# Complex Integral

1. Oct 17, 2006

### mattmns

Here is the exercise:

Use the indefinite integral to compute $$\int_{C} \sqrt{z}dz$$ where C is a path from z = i to z = -1 and lying in the third quadrant. Note: $$\sqrt{z} = e^{(1/2)lnz}$$ where the principal branch of lnz is defined on $$C \setminus [0,\infty]$$.
-------

I am just a little unsure of why he gave us that note (although I do use it).

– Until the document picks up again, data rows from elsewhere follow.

**src/rtl/rv32i_types.sv**
```systemverilog
// rv32i_types
// Shared RV32I scheduling types used by the compare scheduler and its bench.
//   cmp_ops_t : branch-compare opcodes, encoded as the RV32I funct3 field
//   rs_t      : one compare reservation-station slot (operands, opcode, tag)
//   sal_t     : one result as it leaves on the common data bus
package rv32i_types;

  typedef enum logic [2:0] {
    beq  = 3'b000,
    bne  = 3'b001,
    blt  = 3'b100,
    bge  = 3'b101,
    bltu = 3'b110,
    bgeu = 3'b111
  } cmp_ops_t;

  typedef struct packed {
    logic [31:0] r1;
    logic [31:0] r2;
    cmp_ops_t    cmp_opcode;
    logic [3:0]  tag;
  } rs_t;

  typedef struct packed {
    logic [31:0] data;
    logic [3:0]  tag;
    logic        rdy;
  } sal_t;

endpackage

```
**src/rtl/rr_arbiter.sv**
```systemverilog
// rr_arbiter
// Rotating-priority arbiter: grants the first requesting slot found when
// scanning from i_ptr upward, wrapping modulo SIZE.
//   i_req   : request vector, one bit per slot
//   i_ptr   : slot with highest priority this cycle
//   i_en    : grant enable; with i_en=0 no grant is produced
//   o_grant : one-hot grant (all zero when nothing granted)
//   o_idx   : index of the selected slot (meaningful when o_valid=1)
//   o_valid : a grant was produced this cycle
module rr_arbiter #(
  parameter  int SIZE = 8,
  localparam int PW   = (SIZE > 1) ? $clog2(SIZE) : 1
) (
  input  logic [SIZE-1:0] i_req,
  input  logic [PW-1:0]   i_ptr,
  input  logic            i_en,
  output logic [SIZE-1:0] o_grant,
  output logic [PW-1:0]   o_idx,
  output logic            o_valid
);

  logic          w_found;
  logic [PW-1:0] w_idx;

  // Slot reached k steps after ptr, wrapping at SIZE (SIZE need not be a
  // power of two, so plain PW-bit overflow is not enough).
  function automatic logic [PW-1:0] slotAt(input logic [PW-1:0] ptr, input int k);
    int s;
    s = int'(ptr) + k;
    if (s >= SIZE) s = s - SIZE;
    return PW'(s);
  endfunction

  // Scan from the farthest offset back toward ptr so the nearest requester
  // is the last assignment and therefore wins.
  always_comb begin
    w_found = 1'b0;
    w_idx   = '0;
    for (int k = SIZE - 1; k >= 0; k--) begin
      if (i_req[slotAt(i_ptr, k)]) begin
        w_found = 1'b1;
        w_idx   = slotAt(i_ptr, k);
      end
    end
  end

  always_comb begin
    o_grant = '0;
    if (i_en && w_found) o_grant[w_idx] = 1'b1;
  end

  assign o_idx   = w_idx;
  assign o_valid = i_en && w_found;

endmodule

```
**src/rtl/cmp_sched.sv**
```systemverilog
// cmp_sched
// Compare-unit scheduler: picks one ready reservation-station slot per cycle
// (round robin), evaluates its branch compare, and queues the 0/1 result in a
// small FIFO that drains onto the common data bus.
//   i_clk       : clock, all state on rising edge
//   i_rst       : asynchronous active-low reset
//   i_flush     : drop all buffered results, no issue this cycle
//   i_rs_data   : slot contents (r1, r2, cmp_opcode, tag)
//   i_rs_valid  : slot occupied with operands resolved
//   o_issue_ack : one-hot grant; the station frees that slot at the same edge
//   o_cdb_valid : buffer head holds a result
//   i_cdb_ready : bus accepts the head this cycle
//   o_cdb_out   : head result, all zero when o_cdb_valid=0
import rv32i_types::*;

module cmp_sched #(
  parameter int SIZE  = 8,
  parameter int DEPTH = 4
) (
  input  logic                 i_clk,
  input  logic                 i_rst,
  input  logic                 i_flush,
  input  rs_t  [SIZE-1:0]      i_rs_data,
  input  logic [SIZE-1:0]      i_rs_valid,
  output logic [SIZE-1:0]      o_issue_ack,
  output logic                 o_cdb_valid,
  input  logic                 i_cdb_ready,
  output sal_t                 o_cdb_out
);

  localparam int PW = (SIZE > 1) ? $clog2(SIZE) : 1;
  localparam int AW = (DEPTH > 1) ? $clog2(DEPTH) : 1;
  localparam int CW = $clog2(DEPTH + 1);

  logic [PW-1:0]   r_rr_ptr;
  logic [AW-1:0]   r_head;
  logic [AW-1:0]   r_tail;
  logic [CW-1:0]   r_count;
  sal_t            r_buf [DEPTH];

  logic            w_pop;
  logic            w_issue_en;
  logic            w_push;
  logic [SIZE-1:0] w_grant;
  logic [PW-1:0]   w_idx;
  logic [PW-1:0]   w_next_ptr;
  rs_t             w_sel;
  logic            w_true;
  sal_t            w_result;

  // A pop frees a slot in the same edge, so a full buffer can still accept
  // an issue. Reset gates issue so nothing is granted while rst is low.
  assign w_pop      = (r_count != '0) && i_cdb_ready && !i_flush;
  assign w_issue_en = i_rst && !i_flush && ((r_count < CW'(DEPTH)) || w_pop);

  rr_arbiter #(.SIZE(SIZE)) u_arb (
    .i_req   (i_rs_valid),
    .i_ptr   (r_rr_ptr),
    .i_en    (w_issue_en),
    .o_grant (w_grant),
    .o_idx   (w_idx),
    .o_valid (w_push)
  );

  assign o_issue_ack = w_grant;
  assign w_sel       = i_rs_data[w_idx];
  assign w_next_ptr  = (w_idx == PW'(SIZE - 1)) ? '0 : w_idx + PW'(1);

  // Single shared compare unit for the granted slot; unknown opcodes give 0.
  always_comb begin
    w_true = 1'b0;
    case (w_sel.cmp_opcode)
      beq:     w_true = (w_sel.r1 == w_sel.r2);
      bne:     w_true = (w_sel.r1 != w_sel.r2);
      blt:     w_true = ($signed(w_sel.r1) <  $signed(w_sel.r2));
      bge:     w_true = ($signed(w_sel.r1) >= $signed(w_sel.r2));
      bltu:    w_true = (w_sel.r1 <  w_sel.r2);
      bgeu:    w_true = (w_sel.r1 >= w_sel.r2);
      default: w_true = 1'b0;
    endcase
  end

  assign w_result = {{31'd0, w_true}, w_sel.tag, 1'b1};

  // Control state: pointers, occupancy and arbitration pointer.
  always_ff @(posedge i_clk or negedge i_rst) begin
    if (!i_rst) begin
      r_rr_ptr <= '0;
      r_head   <= '0;
      r_tail   <= '0;
      r_count  <= '0;
    end else if (i_flush) begin
      r_head   <= '0;
      r_tail   <= '0;
      r_count  <= '0;
    end else begin
      if (w_push) begin
        r_tail   <= r_tail + AW'(1);
        r_rr_ptr <= w_next_ptr;
      end
      if (w_pop) r_head <= r_head + AW'(1);
      r_count <= r_count + CW'(w_push) - CW'(w_pop);
    end
  end

  // Result storage needs no reset: entries are only read while count>0.
  always_ff @(posedge i_clk) begin
    if (w_push) r_buf[r_tail] <= w_result;
  end

  assign o_cdb_valid = (r_count != '0);
  assign o_cdb_out   = o_cdb_valid ? r_buf[r_head] : '0;

endmodule

```
**config.mk**
```make
export PLATFORM = sky130hd
export DESIGN_NAME = cmp_sched
export DESIGN_NICKNAME = d
export VERILOG_FILES = /design/src/rtl/rv32i_types.sv /design/src/rtl/rr_arbiter.sv /design/src/rtl/cmp_sched.sv
export SDC_FILE = /design/constraint.sdc
export NUM_CORES = 1
export LEC_CHECK = 0
export CAP_MARGIN = 15
export CORE_AREA = 2 2 241 243
export DETAILED_ROUTE_END_ITERATION = 16
export DIE_AREA = 0 0 243 245
export GPL_TIMING_DRIVEN = 0
export MAX_ROUTING_LAYER = met4
export PLACE_DENSITY = 0.42
export SLEW_MARGIN = 20
export SYNTH_ARGS = -nofsm -noshare
export SYNTH_HDL_FRONTEND = slang
export SYNTH_SLANG_ARGS = --single-unit
```
**constraint.sdc**
```tcl
create_clock -name i_clk -period 7.15 [get_ports i_clk]
set_input_delay 1.0725 -clock i_clk [delete_from_list [all_inputs] [get_ports i_clk]]
set_output_delay 1.0725 -clock i_clk [all_outputs]
set_load 0.005 [all_outputs]
```
* Yosys cells after proc, flatten, opt, wreduce, memory -nomap -nowiden
Memory sizes are Yosys's and may differ from the RTL's.
Index checks and enable logic that the tools add are counted.
** Word-level totals
- Register bits :: 10
- Memories :: 1
- Word-level logic and storage cells :: 125
- Bits in writable memories :: 20
** Cells by class
- Bitwise logic cells :: 1
- Magnitude comparators :: 23
- Mux-type cells :: 55
- $add $sub $neg :: 20
- Eq/ne operators :: 8
- Reductions and logical operators :: 13
** Memories
- r_buf :: depth 4, width 5, rd ports 1, clocked after memory_dff 0, wr ports 1, line cmp_sched.sv:39 : sal_t r_buf [DEPTH];
** Operator list (count)
- binary-select mux 71 bit (select 3 bit) :: 1
- two-way mux 71 bit :: 1
- greater-or-equal comparator 32 bit :: 2
- < comparator 32 bit :: 2
- two-way mux 3 bit :: 18
- two-way mux 37 bit :: 1
- < comparator 3 x 4 -> 1 bit, second input constant :: 9
- == test 32 bit :: 1
- inequality test 32 bit :: 1
- greater-or-equal comparator 4 bit, second input constant :: 7
- binary-select mux 1 bit (select 3 bit) :: 8
- subtractor 3 x 1 -> 3 bit, second input constant :: 8
- two-way mux 1 bit :: 19
- adder 3 x 3 -> 4 bit, second input constant :: 4
- == test 3 bit, second input constant :: 5
- adder 3 x 2 -> 4 bit, second input constant :: 2
- two-way mux 2 bit :: 4
- two-way mux 8 bit :: 1
- logical AND 1 bit :: 6
- one-hot mux 1 bit (6 select lines) :: 1
- adder 2 x 1 -> 2 bit, second input constant :: 2
- adder 3 x 1 -> 4 bit, second input constant :: 1
- greater-or-equal comparator 3 x 4 -> 1 bit, second input constant :: 1
- nonzero test 2 bit :: 2
- other kinds (13) :: 13

* Logic depth before layout (Yosys ltp)
Gate-level depths: netlist of run 1.
- Word-level depth :: 18
- Gate-level depth with buffers :: 34
- Mapped depth without buffers :: 25

* Cells and area by module
Synthesis of run 1 repeated with hierarchy kept, for this count alone.
** Second synthesis, totals
- Cell total of the unflattened synthesis :: 587
- Area, all modules :: 7639.8 sq um
** Modules (own cells, without submodules)
- cmp_sched :: area an instance 6490.0 sq um, seq. area each 850.8 sq um, times used 1, cells an instance 462
- rr_arbiter :: area an instance 1149.9 sq um, seq. area each 0.0 sq um, times used 1, cells an instance 125

* Worst setup path before layout of run 1
Ideal clock, no wire load.
- Kind :: register to register
- Start :: register r_rr_ptr[0]
- End :: memory r_buf[0][4] (netlist bit), data pin
- Library setup time :: 195 ps
- Cell stages (with the launch flop) :: 34
- Data arrival time :: 5970 ps
- Slack :: 986 ps
- Clock period less this slack :: 6164 ps
- Data required time :: 6955 ps
- Buffers on the path :: 9
- Cell sequence :: dfrtp_1 -> buf_6 -> buf_2 -> buf_2 -> inv_1 -> ha_1 -> buf_2 -> buf_2 -> mux2i_1 -> nand2_1 -> o221ai_1 -> o221a_1 -> a2111oi_2 -> o32a_1 -> buf_4 -> inv_2 -> buf_6 -> buf_2 -> clkbuf_1 -> nand3_1 -> nand3_1 -> o21ai_0 -> ha_1 -> a21o_1 -> a21o_1 -> a21o_1 -> a21o_1 -> a211oi_1 -> o22a_1 -> nand3_1 -> mux2i_1 -> a21o_1 -> o2111ai_1 -> a221oi_2
** On the way
- Longest elaborated chain between the ends :: 17
- Elaborated cells between the ends (all ways) :: 70
- Classes of those cells :: 15 x add/sub; 12 x order compare; 7 x eq/ne; 35 x mux; 1 x reduce/logical
** RTL lines
- start: declaration :: line cmp_sched.sv:35 : logic [PW-1:0] r_rr_ptr;
- start signal: assignment :: line cmp_sched.sv:99 : r_rr_ptr <= w_next_ptr;
- adder 3 x 3 -> 4 bit :: line rr_arbiter.sv:29 : s = int'(ptr) + k;
- greater-or-equal comparator 4 bit / subtractor 3 x 1 -> 3 bit (equally long branches) :: line rr_arbiter.sv:30 : if (s >= SIZE) s = s - SIZE;
- two-way mux 3 bit :: line rr_arbiter.sv:30
- binary-select mux 1 bit (select 3 bit) :: line rr_arbiter.sv:40 : if (i_req[slotAt(i_ptr, k)]) begin
- two-way mux 1 bit (implied by the code) :: line rr_arbiter.sv:40
- two-way mux 3 bit (7 in series) :: line rr_arbiter.sv:40
- two-way mux 3 bit (*) :: line rr_arbiter.sv:40
- binary-select mux 71 bit (select 3 bit) (*) :: line cmp_sched.sv:66 : assign w_sel = i_rs_data[w_idx];
- two-way mux 71 bit (implied by the code) (*) :: line cmp_sched.sv:66
- greater-or-equal comparator 32 bit, or another cell as far along :: line cmp_sched.sv:78 : bgeu: w_true = (w_sel.r1 >= w_sel.r2);
- one-hot mux 1 bit (6 select lines) (*) :: line cmp_sched.sv:72 : case (w_sel.cmp_opcode)
- named net w_true :: line cmp_sched.sv:48 : logic w_true;
- end: declaration :: line cmp_sched.sv:39
The timed path passes the listed nets; every way through them passes the cells marked *. The select of a mux whose other input is x is not followed.

* Final worst setup path of run 1
- Start :: register r_rr_ptr[0]
- End :: memory r_buf[2][4] (netlist bit), data pin
The elaborated chain is that of the path after synthesis.

==> results of run 1 <==
## through the flow
| stage | worst slack (ns) | hold WS (ns) |
|---|---|---|
| 2_1_floorplan | 0.986 | 0.542 |
| 3_3_place_gp | -2.04 | 0.579 |
| 3_5_place_dp | -2.05 | 0.607 |
| 4_1_cts | 0.00774 | 0.618 |
| 5_1_grt | -0.00103 | 0.656 |
| 6_report | 0.291 | 0.612 |
## how the worst max path moves through the flow
stage	slack, ns	cells after the start	from	end
after global routing	-0.001	31	r_rr_ptr[0]	r_buf[2][4]
final	0.29	33	r_rr_ptr[0]	r_buf[2][4]
after global placement	-2.04	33	r_rr_ptr[0]	r_buf[2][4]
after detailed placement	-2.05	33	r_rr_ptr[0]	r_buf[3][4]
after CTS	0.008	31	r_rr_ptr[0]	r_buf[1][4]
after floorplan	0.99	33	r_rr_ptr[0]	r_buf[0][4]
## final cells by class
type / instances / area share (%)
diodes: 12 / 0.186
repair buffers: 600 / 37.1
multi-input cells: 1276 / 43.5
clock inverters: 2 / 0.209
plain buffers: 155 / 6.52
flip-flops and latches: 30 / 5.27
well taps: 765 / 5.92
clock buffers: 6 / 0.798
inverters: 19 / 0.480
## state kept, by name, summed over array words and instances, names as in the netlist
register  cells
r_tail        2
r_buf        20
r_count       3
r_head        2
r_rr_ptr      3
## worst max-delay path: cells and delay by family, from the launching register on
kind / cells / cell delay [ns]
buf+inv: 10 / 1.92
flops: 1 / 0.36
simple gates: 7 / 0.74
fa+ha+maj: 2 / 0.63
compound gates: 11 / 2.17
mux: 3 / 0.75
## cells in the mapped netlist (12+ instances only)
cell      number
a21o_1        17
a21oi_1       17
a311oi_1      32
a31oi_1       33
and3_1        34
buf_1         14
buf_2         25
buf_4         35
clkbuf_1      80
edfxtp_1      20
ha_1          42
inv_1         15
mux2i_1       30
mux4_2        15
nand2_1      606
nand3_1      251
nor2_1        24
nor3_1        12
o21ai_0       45
## layer usage
layer  vias to the layer above  routed length [µm]  part of all wire (%)
met5                         -                   0                     0
met2                       457               36100                    51
met3                        16                3940                   5.6
li1                       6237                   -                     -
met1                      6108               29900                    42
met4                         0                 371                  0.53
## cell families after synthesis
group / synth area share [%]
mux: 8.40
buf+inv: 9.94
xor+xnor: 1.27
simple gates: 49.6
flops: 10.1
fa+ha+maj: 6.49
other cells: 0.0446
compound gates: 14.2
## repair_timing
item / CTS / global route
pin swaps: 2 / 4
buffers inserted: 1 / 6
endpoints found under the setup margin: 8 / 4
resized for setup: 163 / 70
==> impl_metrics.csv, run 1 <==
group,metric,value,unit
run_status,status,"complete, no violations",
sta,finalSetupTns,0,ns
floorplanning,fp.coreArea,57000,µm²
setup_path,critical_path_class,"register to register",
clock_network,h-tree-depth,2,
yosys,async_flop_share,33.3,%
clock_network,postCtsHoldBufs,0,
yosys,syn_area_per_cell,5.79,µm²
global_routing,groute.usage.overall,23.3,%
yosys,synth-seq-cells,30,
placed_design,portBuffers,593,
setup_path,reg2reg_slack,0.29,ns
clock_network,clockBufferDepth,2,
floorplanning,rows,88,
yosys,synth_edf_count,20,
floorplanning,fp.dieH,245,µm
final_layout,final_common_cell,"nand2_1",
placed_design,place_inst,2839,
global_routing,grtUsageMet3,3.84,%
yosys,ys_top_cells_by_area,"nand2_1 27%, nand3_1 15%, edfxtp_1 7.2%, ha_1 6.3%, mux4_2 4.0%",
setup_path,r2r-end,"r_buf[2][4]",
drt,drtAntennaViolNets,0,
hold_path,hold_depth,2,
yosys,yosys_warnings,0,
final_layout,seq_area,851,µm²
sta,max_clock_freq,0.146,GHz
sta,period_needed,6.86,ns
clock_network,clock_sinks,30,
clock_network,cts-root-buf,"clkbuf_16",
setup_path,worstPathArrival,6.88,ns
global_routing,grt-busiest-layer,"met2",
global_routing,overflow,0,
global_routing,grt_pass1_vias,13400,
placed_design,finalWeightedCongestion,0.904,
hold_path,holdPathEnd,"r_tail[1]",
hold_path,hp-class,"register to register",
global_routing,grtUsageMet1,28.2,%
drt,firstDrtPassIters,5,
drt,drt_iter0_drc,770,
sta,fin_crit_sh,95.9,%
setup_path,slowest_stage,"clkbuf_2",
yosys,syn-instance-count,1451,
clock_network,numCtsBuffers,5,
setup_path,r2r_start,"r_rr_ptr[0]",
drt,drcViolationCount,0,
final_layout,multi_input_area,7030,µm²
floorplanning,start_util,14.7,%
clock_network,cts_tree,"done",
sta,finalHoldViolations,0,
sta,clock-skew-final,0.00325,ns
sta,setup-violations-final,0,
drt,vias,12800,
clock_network,insertion_delay,0.27,ns
final_layout,drive_above_1_share,10.1,%
final_layout,area_growth,92.4,%
global_routing,antenna_found_initial,11,
sta,maxSlewViolCount,0,
drt,routed_wl,70.3,mm
setup_path,cp-end-kind,"register",
drt,via_per_inst,4.47,
global_routing,gr-usage-met2,42.0,%
setup_path,required,7.17,ns
sta,worstMarginPinSlew,0.995,ns
clock_network,cts.clk_slew.worst_paths,0.05,ns
yosys,netlist_area,8400,µm²
global_routing,grt_pass1_wl,97.9,mm
yosys,seq_area_frac_synth,10.1,%
yosys,synth_top_area_share,27.1,%
yosys,synth_largest_area_cell,"nand2_1",
floorplanning,io_pins,626,
yosys,synth_ff_type,"edfxtp_1",
yosys,synth_cell_types,60,
final_layout,design_area,16200,µm²
flow_run,cap_violations,0,
setup_path,ff2ff_path_depth,33,
final_layout,utilization,28.3,%
setup_path,cpMostUsedCell,"buf_6",
setup_path,cp_max_fo,10,
setup_path,start_kind,"register",
final_layout,stdcell_count,2865,
setup_path,critPathMaxStageDelay,0.39,ns
drt,wl_per_cell,24.5,µm
final_layout,final_cell_mix,"606 x nand2_1, 585 x clkdlybuf4s50_1, 250 x nand3_1, 52 x buf_4, 41 x ha_1",
floorplanning,dieArea,59500,µm²
final_layout,n_fill_cell,6509,
final_layout,nNetsFinal,2710,
hold_path,min_from,"r_tail[1]",
placed_design,dp_hpwl,59.5,mm
placed_design,placed_area,15400,µm²
sta,max_slew_margin,33.7,%
global_routing,grt_max_degree,15,
floorplanning,die_w,243,µm
Power of run 1 is not shown: default switching activity piles up to over one toggle a cycle in this logic, so the estimate is an artifact.
==> inputs of run 2 (changes only) <==
--- a/config.mk
+++ b/config.mk
@@ -7,6 +7,7 @@
 export LEC_CHECK = 0
 export CAP_MARGIN = 15
 export CORE_AREA = 2 2 241 243
+export CTS_CLUSTER_SIZE = 30
 export DETAILED_ROUTE_END_ITERATION = 16
 export DIE_AREA = 0 0 243 245
 export GPL_TIMING_DRIVEN = 0
==> results of run 2 <==
Same layout as run 1: the final DEF is identical, and so are final timing and power.
Power of run 2 is left out for the same reason.
==> inputs of run 3 (changes only) <==
--- a/config.mk
+++ b/config.mk
@@ -7,13 +7,14 @@
 export LEC_CHECK = 0
 export CAP_MARGIN = 15
 export CORE_AREA = 2 2 241 243
+export CTS_CLUSTER_DIAMETER = 200
 export CTS_CLUSTER_SIZE = 30
 export DETAILED_ROUTE_END_ITERATION = 16
 export DIE_AREA = 0 0 243 245
 export GPL_TIMING_DRIVEN = 0
 export MAX_ROUTING_LAYER = met4
 export PLACE_DENSITY = 0.42
-export SLEW_MARGIN = 20
+export SLEW_MARGIN = 25
 export SYNTH_ARGS = -nofsm -noshare
 export SYNTH_HDL_FRONTEND = slang
 export SYNTH_SLANG_ARGS = --single-unit
==> results of run 3 <==
Same layout as run 1: the final DEF is identical, and so are final timing and power.
Power of run 3 is left out for the same reason.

Here is what I did for the exercise:

$$\int_{C} \sqrt{z}dz = \left[ \frac{2}{3}z^{3/2} \right]_{i}^{-1}$$

$$= \frac{2}{3} \left[ e^{(3/2)ln(-1)} - e^{(3/2)ln(i)} \right]$$

$$= \frac{2}{3} \left[ e^{(3/2)\pi i} - e^{(3/2)(\pi/2) i} \right]$$

$$= \frac{2}{3}(1 - 2i)$$

Everything look fine?

Thanks.

Last edited: Oct 17, 2006
2. Oct 17, 2006

### StatusX

I think you computed e^(3/2 pi/2 i) incorrectly, but other than that it looks ok. The reason he was explicit about the branch cut was because you'd get a different answer if the cut passed through the path.

3. Oct 17, 2006

### mattmns

Woops, I forgot the whole $\frac{\sqrt{2}}{2}$ part in there. Thanks!